◆ TASK INPUT
════════════════

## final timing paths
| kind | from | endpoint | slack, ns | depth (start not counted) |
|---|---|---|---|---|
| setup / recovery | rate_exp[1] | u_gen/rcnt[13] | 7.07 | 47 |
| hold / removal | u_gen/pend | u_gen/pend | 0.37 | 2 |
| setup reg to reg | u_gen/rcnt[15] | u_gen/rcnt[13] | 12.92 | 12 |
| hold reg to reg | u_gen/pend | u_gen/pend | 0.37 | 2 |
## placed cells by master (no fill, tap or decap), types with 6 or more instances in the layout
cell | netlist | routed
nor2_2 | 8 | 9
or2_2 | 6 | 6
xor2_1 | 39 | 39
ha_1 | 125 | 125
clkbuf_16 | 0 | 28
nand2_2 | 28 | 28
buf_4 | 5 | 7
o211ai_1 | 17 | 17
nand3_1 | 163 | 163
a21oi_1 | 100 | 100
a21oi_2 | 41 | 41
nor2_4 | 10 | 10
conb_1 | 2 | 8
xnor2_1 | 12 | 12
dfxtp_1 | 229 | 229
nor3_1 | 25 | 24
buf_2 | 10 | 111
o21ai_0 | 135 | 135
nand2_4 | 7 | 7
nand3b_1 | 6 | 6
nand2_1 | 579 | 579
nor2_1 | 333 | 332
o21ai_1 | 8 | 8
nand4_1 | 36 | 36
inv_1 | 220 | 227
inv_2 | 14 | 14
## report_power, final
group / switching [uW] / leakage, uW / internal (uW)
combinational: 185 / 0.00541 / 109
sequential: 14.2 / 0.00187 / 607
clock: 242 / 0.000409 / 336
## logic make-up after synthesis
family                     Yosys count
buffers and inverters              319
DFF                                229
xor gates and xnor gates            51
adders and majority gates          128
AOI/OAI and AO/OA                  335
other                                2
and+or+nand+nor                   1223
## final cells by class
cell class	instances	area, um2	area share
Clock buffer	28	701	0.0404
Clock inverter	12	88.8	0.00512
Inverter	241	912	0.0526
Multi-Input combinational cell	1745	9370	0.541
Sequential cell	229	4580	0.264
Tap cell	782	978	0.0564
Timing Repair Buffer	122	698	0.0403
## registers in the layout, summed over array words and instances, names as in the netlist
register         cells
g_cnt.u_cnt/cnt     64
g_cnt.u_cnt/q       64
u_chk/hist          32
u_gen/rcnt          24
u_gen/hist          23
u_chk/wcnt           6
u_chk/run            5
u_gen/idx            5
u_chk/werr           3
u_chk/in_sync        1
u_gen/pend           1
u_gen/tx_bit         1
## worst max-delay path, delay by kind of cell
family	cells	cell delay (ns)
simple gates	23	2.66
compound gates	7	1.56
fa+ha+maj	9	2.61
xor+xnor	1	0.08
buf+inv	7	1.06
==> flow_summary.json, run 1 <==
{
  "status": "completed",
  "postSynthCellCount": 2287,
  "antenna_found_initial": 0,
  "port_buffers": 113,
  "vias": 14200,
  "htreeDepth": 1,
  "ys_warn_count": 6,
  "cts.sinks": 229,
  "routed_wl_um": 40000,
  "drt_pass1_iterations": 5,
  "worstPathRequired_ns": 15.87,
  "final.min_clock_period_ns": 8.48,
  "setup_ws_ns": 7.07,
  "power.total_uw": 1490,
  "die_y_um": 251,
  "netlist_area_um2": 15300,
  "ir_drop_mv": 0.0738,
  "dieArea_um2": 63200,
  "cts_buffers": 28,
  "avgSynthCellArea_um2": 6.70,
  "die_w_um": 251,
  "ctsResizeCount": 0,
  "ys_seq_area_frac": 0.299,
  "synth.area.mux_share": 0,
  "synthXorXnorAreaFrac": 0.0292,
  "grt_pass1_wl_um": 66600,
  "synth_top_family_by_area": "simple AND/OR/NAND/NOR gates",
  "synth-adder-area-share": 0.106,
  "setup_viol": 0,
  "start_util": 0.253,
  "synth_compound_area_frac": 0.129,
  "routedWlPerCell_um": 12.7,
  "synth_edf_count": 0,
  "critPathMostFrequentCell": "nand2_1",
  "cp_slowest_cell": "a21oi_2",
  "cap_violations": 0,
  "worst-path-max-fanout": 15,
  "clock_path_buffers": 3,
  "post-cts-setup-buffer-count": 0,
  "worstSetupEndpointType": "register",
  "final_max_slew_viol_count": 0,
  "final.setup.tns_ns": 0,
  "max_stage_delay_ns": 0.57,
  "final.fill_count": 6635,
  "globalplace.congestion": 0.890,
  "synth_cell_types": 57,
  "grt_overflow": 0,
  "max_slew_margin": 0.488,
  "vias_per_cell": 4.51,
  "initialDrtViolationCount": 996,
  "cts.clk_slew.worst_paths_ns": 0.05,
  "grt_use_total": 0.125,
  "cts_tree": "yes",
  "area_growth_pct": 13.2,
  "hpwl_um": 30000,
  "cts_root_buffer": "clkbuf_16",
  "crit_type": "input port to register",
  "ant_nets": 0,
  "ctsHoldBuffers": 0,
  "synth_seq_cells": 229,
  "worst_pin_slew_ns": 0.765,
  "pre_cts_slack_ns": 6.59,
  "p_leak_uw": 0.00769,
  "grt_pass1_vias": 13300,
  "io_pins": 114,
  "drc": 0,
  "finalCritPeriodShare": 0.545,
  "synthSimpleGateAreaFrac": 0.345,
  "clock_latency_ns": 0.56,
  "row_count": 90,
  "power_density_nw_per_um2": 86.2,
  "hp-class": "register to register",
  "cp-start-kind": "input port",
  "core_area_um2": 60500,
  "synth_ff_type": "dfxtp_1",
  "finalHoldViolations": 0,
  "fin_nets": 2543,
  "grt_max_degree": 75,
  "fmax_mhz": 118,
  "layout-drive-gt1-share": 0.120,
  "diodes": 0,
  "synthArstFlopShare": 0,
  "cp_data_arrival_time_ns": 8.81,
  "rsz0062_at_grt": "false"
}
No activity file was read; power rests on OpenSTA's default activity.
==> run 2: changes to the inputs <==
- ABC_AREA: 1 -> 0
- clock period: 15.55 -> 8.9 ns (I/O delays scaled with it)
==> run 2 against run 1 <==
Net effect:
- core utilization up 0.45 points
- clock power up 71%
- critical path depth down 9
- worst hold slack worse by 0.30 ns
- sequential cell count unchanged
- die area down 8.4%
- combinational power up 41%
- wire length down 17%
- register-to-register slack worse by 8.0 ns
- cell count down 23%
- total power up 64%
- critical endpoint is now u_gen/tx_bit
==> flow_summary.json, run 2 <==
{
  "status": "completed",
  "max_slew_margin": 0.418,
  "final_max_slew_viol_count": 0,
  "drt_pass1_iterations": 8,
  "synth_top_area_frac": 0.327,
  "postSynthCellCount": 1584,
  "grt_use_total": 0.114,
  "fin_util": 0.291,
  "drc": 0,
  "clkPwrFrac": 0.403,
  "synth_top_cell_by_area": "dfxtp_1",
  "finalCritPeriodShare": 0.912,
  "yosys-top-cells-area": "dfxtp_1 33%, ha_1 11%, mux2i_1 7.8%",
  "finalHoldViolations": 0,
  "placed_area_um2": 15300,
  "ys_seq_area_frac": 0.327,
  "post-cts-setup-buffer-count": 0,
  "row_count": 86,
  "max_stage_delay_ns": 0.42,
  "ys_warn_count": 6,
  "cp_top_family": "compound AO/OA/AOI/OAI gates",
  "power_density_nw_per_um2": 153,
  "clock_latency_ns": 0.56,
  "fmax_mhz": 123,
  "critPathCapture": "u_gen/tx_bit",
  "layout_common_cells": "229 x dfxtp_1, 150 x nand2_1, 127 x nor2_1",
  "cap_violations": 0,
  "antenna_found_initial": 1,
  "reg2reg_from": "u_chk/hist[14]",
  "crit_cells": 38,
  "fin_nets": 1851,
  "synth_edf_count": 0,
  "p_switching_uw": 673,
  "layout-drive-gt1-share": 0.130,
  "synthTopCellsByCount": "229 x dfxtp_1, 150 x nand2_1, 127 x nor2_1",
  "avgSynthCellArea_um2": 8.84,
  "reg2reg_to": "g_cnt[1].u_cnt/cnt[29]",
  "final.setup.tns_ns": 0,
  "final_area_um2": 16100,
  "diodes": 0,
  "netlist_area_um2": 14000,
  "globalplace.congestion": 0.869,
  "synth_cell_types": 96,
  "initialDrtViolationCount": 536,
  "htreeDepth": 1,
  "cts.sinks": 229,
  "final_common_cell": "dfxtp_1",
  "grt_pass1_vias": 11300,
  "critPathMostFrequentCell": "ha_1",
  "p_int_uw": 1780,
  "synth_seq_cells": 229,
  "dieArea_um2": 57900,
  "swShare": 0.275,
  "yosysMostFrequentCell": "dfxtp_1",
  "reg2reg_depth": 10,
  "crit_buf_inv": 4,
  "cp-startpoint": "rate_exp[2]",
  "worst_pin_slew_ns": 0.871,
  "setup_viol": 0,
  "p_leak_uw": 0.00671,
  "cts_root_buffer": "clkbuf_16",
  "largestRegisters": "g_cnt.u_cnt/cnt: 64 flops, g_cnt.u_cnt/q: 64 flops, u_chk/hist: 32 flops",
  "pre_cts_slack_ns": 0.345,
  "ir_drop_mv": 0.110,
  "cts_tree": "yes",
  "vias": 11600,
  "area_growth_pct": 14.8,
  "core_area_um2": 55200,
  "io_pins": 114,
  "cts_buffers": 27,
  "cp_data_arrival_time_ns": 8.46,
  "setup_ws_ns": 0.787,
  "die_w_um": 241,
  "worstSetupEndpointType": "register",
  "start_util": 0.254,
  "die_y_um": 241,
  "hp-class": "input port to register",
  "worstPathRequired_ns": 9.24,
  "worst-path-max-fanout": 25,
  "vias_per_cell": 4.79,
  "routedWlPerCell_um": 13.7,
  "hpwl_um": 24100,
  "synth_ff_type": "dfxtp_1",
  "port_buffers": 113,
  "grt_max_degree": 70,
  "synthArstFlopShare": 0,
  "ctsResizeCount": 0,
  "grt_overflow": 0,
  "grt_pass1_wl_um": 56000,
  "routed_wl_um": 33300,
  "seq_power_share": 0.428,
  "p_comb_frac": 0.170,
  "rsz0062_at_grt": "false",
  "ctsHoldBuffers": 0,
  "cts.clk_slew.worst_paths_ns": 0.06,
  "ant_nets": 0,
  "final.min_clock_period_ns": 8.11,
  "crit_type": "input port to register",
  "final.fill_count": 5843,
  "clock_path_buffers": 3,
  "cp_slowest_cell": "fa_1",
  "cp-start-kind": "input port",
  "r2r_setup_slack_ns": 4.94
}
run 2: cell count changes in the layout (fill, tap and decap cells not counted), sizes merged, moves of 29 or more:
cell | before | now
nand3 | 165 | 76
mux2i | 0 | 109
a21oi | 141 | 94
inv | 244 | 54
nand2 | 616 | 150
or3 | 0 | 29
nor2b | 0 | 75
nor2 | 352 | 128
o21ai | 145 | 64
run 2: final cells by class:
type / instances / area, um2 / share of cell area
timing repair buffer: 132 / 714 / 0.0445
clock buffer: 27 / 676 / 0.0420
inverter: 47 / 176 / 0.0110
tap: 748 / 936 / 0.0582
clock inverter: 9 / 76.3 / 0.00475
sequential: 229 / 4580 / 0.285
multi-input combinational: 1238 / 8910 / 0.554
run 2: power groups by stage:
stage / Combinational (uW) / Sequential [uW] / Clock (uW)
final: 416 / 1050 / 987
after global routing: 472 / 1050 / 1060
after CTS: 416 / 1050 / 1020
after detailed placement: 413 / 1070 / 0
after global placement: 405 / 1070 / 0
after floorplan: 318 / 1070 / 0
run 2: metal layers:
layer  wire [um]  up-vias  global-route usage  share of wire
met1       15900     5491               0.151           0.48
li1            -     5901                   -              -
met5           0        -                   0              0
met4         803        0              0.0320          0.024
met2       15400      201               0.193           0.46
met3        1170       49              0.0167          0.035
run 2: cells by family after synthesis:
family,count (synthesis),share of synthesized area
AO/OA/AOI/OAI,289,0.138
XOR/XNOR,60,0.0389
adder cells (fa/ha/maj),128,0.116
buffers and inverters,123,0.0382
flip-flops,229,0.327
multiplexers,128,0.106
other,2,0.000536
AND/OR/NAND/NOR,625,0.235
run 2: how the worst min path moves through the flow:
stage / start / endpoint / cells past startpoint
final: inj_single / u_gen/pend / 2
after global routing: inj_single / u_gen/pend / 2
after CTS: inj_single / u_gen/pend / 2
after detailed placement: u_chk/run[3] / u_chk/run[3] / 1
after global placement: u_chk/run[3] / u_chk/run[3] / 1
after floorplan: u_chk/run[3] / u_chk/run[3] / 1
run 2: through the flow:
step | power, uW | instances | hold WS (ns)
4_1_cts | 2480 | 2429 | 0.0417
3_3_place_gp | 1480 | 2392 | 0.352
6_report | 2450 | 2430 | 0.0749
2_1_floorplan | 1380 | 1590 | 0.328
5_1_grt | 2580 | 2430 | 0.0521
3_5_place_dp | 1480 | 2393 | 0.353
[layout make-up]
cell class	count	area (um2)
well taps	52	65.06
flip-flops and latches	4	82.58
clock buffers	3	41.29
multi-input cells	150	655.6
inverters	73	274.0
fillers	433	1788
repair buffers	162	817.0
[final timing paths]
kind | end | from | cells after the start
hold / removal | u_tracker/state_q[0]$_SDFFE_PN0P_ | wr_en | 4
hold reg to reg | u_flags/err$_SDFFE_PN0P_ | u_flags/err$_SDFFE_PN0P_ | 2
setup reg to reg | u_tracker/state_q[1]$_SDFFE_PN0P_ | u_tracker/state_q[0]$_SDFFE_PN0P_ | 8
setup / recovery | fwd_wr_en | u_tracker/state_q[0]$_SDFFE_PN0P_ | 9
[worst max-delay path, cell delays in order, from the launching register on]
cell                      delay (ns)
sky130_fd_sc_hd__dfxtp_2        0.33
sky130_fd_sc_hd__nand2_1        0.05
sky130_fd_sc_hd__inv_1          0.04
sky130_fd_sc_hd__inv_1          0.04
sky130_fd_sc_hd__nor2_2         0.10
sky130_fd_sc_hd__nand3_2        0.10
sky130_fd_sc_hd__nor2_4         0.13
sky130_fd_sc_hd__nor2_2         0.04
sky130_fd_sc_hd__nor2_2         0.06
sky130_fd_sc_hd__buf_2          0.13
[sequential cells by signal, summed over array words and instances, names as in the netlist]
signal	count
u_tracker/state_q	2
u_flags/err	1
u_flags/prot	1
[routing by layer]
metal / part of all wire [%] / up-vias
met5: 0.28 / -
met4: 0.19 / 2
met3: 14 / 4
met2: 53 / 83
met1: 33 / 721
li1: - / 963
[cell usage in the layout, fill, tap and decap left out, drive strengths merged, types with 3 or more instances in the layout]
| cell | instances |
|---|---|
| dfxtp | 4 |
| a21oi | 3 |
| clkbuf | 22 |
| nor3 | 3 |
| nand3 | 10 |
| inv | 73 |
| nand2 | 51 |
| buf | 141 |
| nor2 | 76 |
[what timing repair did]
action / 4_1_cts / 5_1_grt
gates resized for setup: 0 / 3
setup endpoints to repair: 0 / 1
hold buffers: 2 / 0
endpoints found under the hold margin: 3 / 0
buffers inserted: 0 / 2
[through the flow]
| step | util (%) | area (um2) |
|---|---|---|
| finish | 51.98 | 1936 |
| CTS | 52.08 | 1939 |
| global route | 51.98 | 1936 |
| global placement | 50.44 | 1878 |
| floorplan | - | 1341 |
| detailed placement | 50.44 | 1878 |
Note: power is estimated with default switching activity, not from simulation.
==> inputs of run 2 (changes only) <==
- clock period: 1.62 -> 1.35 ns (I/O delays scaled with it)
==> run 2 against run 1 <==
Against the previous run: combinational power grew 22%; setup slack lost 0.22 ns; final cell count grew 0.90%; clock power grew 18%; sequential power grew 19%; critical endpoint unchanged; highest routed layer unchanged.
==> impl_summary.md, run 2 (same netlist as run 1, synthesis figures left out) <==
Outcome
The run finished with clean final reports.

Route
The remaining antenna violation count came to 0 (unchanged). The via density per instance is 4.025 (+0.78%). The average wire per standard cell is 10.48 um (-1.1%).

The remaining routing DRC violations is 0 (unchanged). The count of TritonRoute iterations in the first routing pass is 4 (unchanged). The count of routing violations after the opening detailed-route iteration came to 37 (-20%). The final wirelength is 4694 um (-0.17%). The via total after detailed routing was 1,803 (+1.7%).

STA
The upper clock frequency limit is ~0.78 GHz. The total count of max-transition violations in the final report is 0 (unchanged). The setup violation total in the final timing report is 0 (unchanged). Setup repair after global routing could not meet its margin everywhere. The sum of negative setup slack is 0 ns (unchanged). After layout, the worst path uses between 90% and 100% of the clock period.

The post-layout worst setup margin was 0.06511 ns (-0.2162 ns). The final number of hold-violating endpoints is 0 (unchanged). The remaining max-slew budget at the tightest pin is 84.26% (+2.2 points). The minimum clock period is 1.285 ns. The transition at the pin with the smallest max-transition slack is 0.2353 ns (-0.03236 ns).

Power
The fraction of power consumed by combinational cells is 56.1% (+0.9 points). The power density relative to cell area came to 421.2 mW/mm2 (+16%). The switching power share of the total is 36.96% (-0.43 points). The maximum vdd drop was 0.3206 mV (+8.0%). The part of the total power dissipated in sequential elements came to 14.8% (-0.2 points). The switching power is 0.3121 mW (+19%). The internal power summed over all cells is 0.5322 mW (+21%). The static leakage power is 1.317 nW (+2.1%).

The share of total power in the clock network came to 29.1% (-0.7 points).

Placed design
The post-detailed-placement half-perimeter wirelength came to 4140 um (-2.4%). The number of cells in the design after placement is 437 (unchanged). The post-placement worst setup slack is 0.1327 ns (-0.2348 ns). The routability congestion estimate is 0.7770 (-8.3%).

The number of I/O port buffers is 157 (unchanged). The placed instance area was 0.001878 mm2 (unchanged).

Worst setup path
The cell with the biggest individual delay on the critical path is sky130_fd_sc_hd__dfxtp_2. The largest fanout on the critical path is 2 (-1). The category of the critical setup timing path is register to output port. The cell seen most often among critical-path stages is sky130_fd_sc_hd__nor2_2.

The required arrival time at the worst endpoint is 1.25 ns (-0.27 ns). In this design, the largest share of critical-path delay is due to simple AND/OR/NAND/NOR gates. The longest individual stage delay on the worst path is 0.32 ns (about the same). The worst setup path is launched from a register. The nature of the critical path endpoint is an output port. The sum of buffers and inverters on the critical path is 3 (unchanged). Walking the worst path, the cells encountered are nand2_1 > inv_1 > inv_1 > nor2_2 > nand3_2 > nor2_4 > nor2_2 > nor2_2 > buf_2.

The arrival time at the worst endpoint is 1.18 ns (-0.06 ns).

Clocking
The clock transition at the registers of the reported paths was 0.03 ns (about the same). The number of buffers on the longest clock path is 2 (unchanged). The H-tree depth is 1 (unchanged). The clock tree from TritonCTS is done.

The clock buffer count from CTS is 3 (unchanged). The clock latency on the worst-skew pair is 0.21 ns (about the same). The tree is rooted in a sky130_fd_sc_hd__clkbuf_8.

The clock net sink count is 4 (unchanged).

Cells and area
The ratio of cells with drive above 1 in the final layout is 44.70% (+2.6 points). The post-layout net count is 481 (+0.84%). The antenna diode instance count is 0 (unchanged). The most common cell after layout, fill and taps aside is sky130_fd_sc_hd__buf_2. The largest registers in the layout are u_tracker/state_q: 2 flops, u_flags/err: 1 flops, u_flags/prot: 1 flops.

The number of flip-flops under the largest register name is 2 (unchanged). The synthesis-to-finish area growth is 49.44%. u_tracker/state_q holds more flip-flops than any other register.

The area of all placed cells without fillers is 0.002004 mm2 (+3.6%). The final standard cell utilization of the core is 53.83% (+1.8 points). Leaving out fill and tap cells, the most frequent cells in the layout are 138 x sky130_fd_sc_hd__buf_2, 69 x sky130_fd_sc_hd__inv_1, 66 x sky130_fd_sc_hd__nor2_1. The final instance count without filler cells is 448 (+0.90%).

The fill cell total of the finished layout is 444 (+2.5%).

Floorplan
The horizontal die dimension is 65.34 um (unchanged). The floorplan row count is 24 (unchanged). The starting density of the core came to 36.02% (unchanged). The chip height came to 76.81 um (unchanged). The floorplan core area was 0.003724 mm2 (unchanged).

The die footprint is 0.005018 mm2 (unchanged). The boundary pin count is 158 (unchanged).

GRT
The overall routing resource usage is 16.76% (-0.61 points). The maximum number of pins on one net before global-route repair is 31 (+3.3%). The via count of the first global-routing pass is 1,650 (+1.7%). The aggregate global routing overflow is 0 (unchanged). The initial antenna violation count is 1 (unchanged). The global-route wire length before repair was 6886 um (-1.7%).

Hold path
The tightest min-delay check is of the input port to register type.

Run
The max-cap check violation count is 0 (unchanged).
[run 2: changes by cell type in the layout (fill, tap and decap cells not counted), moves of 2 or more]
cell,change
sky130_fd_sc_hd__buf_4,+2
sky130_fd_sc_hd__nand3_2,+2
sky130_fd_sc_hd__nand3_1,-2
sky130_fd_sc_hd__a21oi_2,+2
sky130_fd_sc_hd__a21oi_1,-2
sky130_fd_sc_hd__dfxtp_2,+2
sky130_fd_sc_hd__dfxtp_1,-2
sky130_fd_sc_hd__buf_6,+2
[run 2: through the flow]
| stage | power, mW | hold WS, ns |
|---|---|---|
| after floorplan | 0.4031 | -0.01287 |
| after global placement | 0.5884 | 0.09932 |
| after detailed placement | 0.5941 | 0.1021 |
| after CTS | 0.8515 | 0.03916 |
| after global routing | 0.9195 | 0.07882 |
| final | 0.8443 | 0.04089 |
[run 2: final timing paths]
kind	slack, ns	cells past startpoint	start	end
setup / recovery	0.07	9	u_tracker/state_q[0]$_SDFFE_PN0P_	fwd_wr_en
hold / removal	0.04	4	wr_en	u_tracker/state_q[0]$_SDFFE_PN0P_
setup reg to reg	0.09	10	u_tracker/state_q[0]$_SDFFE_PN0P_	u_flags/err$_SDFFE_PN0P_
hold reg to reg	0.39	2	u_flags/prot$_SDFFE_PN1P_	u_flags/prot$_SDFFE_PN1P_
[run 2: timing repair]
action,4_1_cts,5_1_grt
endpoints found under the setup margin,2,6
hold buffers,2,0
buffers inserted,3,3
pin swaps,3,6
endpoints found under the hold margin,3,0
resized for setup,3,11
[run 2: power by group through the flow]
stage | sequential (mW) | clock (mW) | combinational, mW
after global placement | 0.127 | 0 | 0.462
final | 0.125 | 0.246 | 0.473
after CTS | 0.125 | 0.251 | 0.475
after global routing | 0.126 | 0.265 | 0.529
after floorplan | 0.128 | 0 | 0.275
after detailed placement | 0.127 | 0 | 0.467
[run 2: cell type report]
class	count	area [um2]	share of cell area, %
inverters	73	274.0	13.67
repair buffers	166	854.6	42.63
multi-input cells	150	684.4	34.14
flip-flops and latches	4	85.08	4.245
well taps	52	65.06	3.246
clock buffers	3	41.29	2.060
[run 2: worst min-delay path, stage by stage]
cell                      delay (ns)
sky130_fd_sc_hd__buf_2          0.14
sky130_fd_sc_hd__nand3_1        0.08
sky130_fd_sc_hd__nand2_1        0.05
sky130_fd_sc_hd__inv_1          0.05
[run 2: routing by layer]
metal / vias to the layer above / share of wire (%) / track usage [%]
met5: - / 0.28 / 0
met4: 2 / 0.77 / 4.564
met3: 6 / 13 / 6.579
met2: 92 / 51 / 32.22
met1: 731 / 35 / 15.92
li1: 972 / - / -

════════════════

◆ WORK TASK
Repeat exactly the lines above from the one with "multiplexers,128,0.106" up to and including the one with "after detailed placement: u_chk/run[3]". No other line belongs in the reply.

◆ RESPONSE AREA
multiplexers,128,0.106
other,2,0.000536
AND/OR/NAND/NOR,625,0.235
run 2: how the worst min path moves through the flow:
stage / start / endpoint / cells past startpoint
final: inj_single / u_gen/pend / 2
after global routing: inj_single / u_gen/pend / 2
after CTS: inj_single / u_gen/pend / 2
after detailed placement: u_chk/run[3] / u_chk/run[3] / 1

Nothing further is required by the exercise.